It was a status symbol of your adulthood. You probably got it after graduating from college. You might have acquired one in college. All you know is that the neatly outlined pages of lines and numbers represented your life…and it was starkly blank. Do you remember thinking to yourself what you would put on those blank squares? Maybe your new work schedule? That’s a start. How about some bills? Yeah. Let’s add some bills on there, and of course your pay day because, after all, you’re an adult now. You are responsible. Yet, what you saw in front of you didn’t represent your life. You felt that your life was more important than what was staring back at you. You add to it, hoping that your life will feel more meaningful. You have things to do, people to see, places to be.
“Wake up”, written neatly in a small space with an estimate of the time you would actually crawl out of bed.
“Breakfast”, because you need sustenance.
“Lunch with _____” (insert name of friend).
“Practice violin”.
“Paint for one hour”.
What are these activities that have disappeared from your current adult life? The parts of your life that made your world go round? The things you thought were so important…..Where have they gone?
These scribbled reminders of the value of your life made you feel warm inside.
Time passes. You meet someone. You add their life to the pages of your calendar. You are one.
You relish at the idea of combining your lives.
You have children. Your pages soon fill up with the numerous well-baby visits. But it’s ok, because you still have some blank squares.
Your children get older. You notice something seems….off…you ignore it. Only until strangers point out that your child isn’t “normal” do you think to yourself, “Maybe I should get this checked out?”.
You seek help. You get a referral. An opinion is given. A recommendation is given. It leads to another opinion, another recommendation.
Eventually, you get to a point where there are no more blank spaces. Each space is filled with “Half-day”, “Early Release”, “Occupational Therapy @ 3pm”, “Cardiology @ 0815”, “Neurology @1030”……before you know it, you’ve gone to 70 appointments in 46 weeks and you feel washed over by your life.
The waves of responsibility pushing you down, swallowing up your former self, and spitting you out as if you were just another piece of litter a tourist across the ocean had carelessly left on the sands.
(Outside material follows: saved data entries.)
**config.mk**
```make
export PLATFORM = sky130hd
export DESIGN_NAME = gst_timer
export DESIGN_NICKNAME = d
export VERILOG_FILES = /design/src/pkg/gst_pkg.sv /design/src/core/gst_timer.sv
export VERILOG_INCLUDE_DIRS = /design/src /design/src/pkg
export SDC_FILE = /design/constraint.sdc
export NUM_CORES = 1
export LEC_CHECK = 0
export BUFFER_PORTS_ARGS = -buffer_cell sky130_fd_sc_hd__buf_2
export CAP_MARGIN = 10
export CORE_ASPECT_RATIO = 1.2
export CORE_MARGIN = 4
export CORE_UTILIZATION = 35
export DETAILED_ROUTE_END_ITERATION = 12
export PLACE_DENSITY = 0.61
export SLEW_MARGIN = 20
export SYNTH_ARGS = -nofsm -noshare
export SYNTH_HDL_FRONTEND = slang
export SYNTH_SLANG_ARGS = --single-unit
```
**constraint.sdc**
```tcl
create_clock -name pclk -period 2.7 [get_ports pclk]
set_input_delay 0.135 -clock pclk [delete_from_list [all_inputs] [get_ports pclk]]
set_output_delay 0.135 -clock pclk [all_outputs]
set_load 0.005 [all_outputs]
```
But, no. You are not litter. You are sea glass. Your rough edges carefully churned into a softness that a tiny human who calls you “Mom” can grasp firmly and hold onto without being hurt. You are their comfort. Their solace. Their home. No matter what is going on in their tiny world, you are theirs to cherish. They know you will keep them safe.
It’s a big responsibility.
It’s also within your power to say, “This is enough”. You have answers. You’ve done the treatment. You know what will help your children and what won’t. You’ve recognized that and you move forward.
You start to come out on the other side, hoping to have more blank spaces. Instead of filling those spaces with what someone else thinks is good for your child, fill them up with what you know is good for your child.
Make room for blank spaces….Try to fill them with the endless possibilities of blankness. Schedule dates with your spouse. Make play dates with friends. Make time for the good in the world so we don’t all forget. Help be the harvesters of memories for your children. Let them be children. Let them stay up a little past bedtime so they can play in the front yard with their friends. Let them laugh, and giggle, and make mistakes. Be there for them when they fall. They might surprise you with their resiliency. But they might also still need you to tuck them in. Always be willing to tuck them in and cuddle them a little longer, even though you’re exhausted.
Since August 28th, 2017, our life has been filled with appointments. What started as an innocent, “What’s going on with my kid?” has turned into my kids not being able to enjoy being kids. I often hope that my children will forget how arduous the last year has been. The thousands of miles driven. The endless hours in the car. Going forth, I hope I can fill their calendars with smiles…because I don’t want them to look back on their life and think it was just about going to the doctor…
With that being said, the appointment aren’t over yet….My daughter had an MRI in April and it showed a lesion. The doctors think it won’t change much from what it was a few months ago. It’s not a tumor, but it is a bundle of leaky vessels that the neurosurgeon thinks is a canvernous malformation. She’ll need a repeat MRI and MRA in October. In addition to the lesion, we are taking care of some other things. She’s had difficulty reading for several years now, and at the recommendation of her neurologist, she was evaluated for dyslexia. The speech language pathologist conducted an hours long test that confirmed what we may have already expected…with the addition of a referral for an ADHD evaluation. I’ll be honest, I was already suspecting that she might have ADHD just based off of the similarities that I see between her and her brother, who was diagnosed with ADHD in December.
I can’t forget that God gave me these children. He gave them to me because he knew I’d be the best mom for them. Although, sometimes it feels like I’ve failed them. Yet, they cling to me because they love me. And I love them. My little responsibilities that I’m so thankful to have.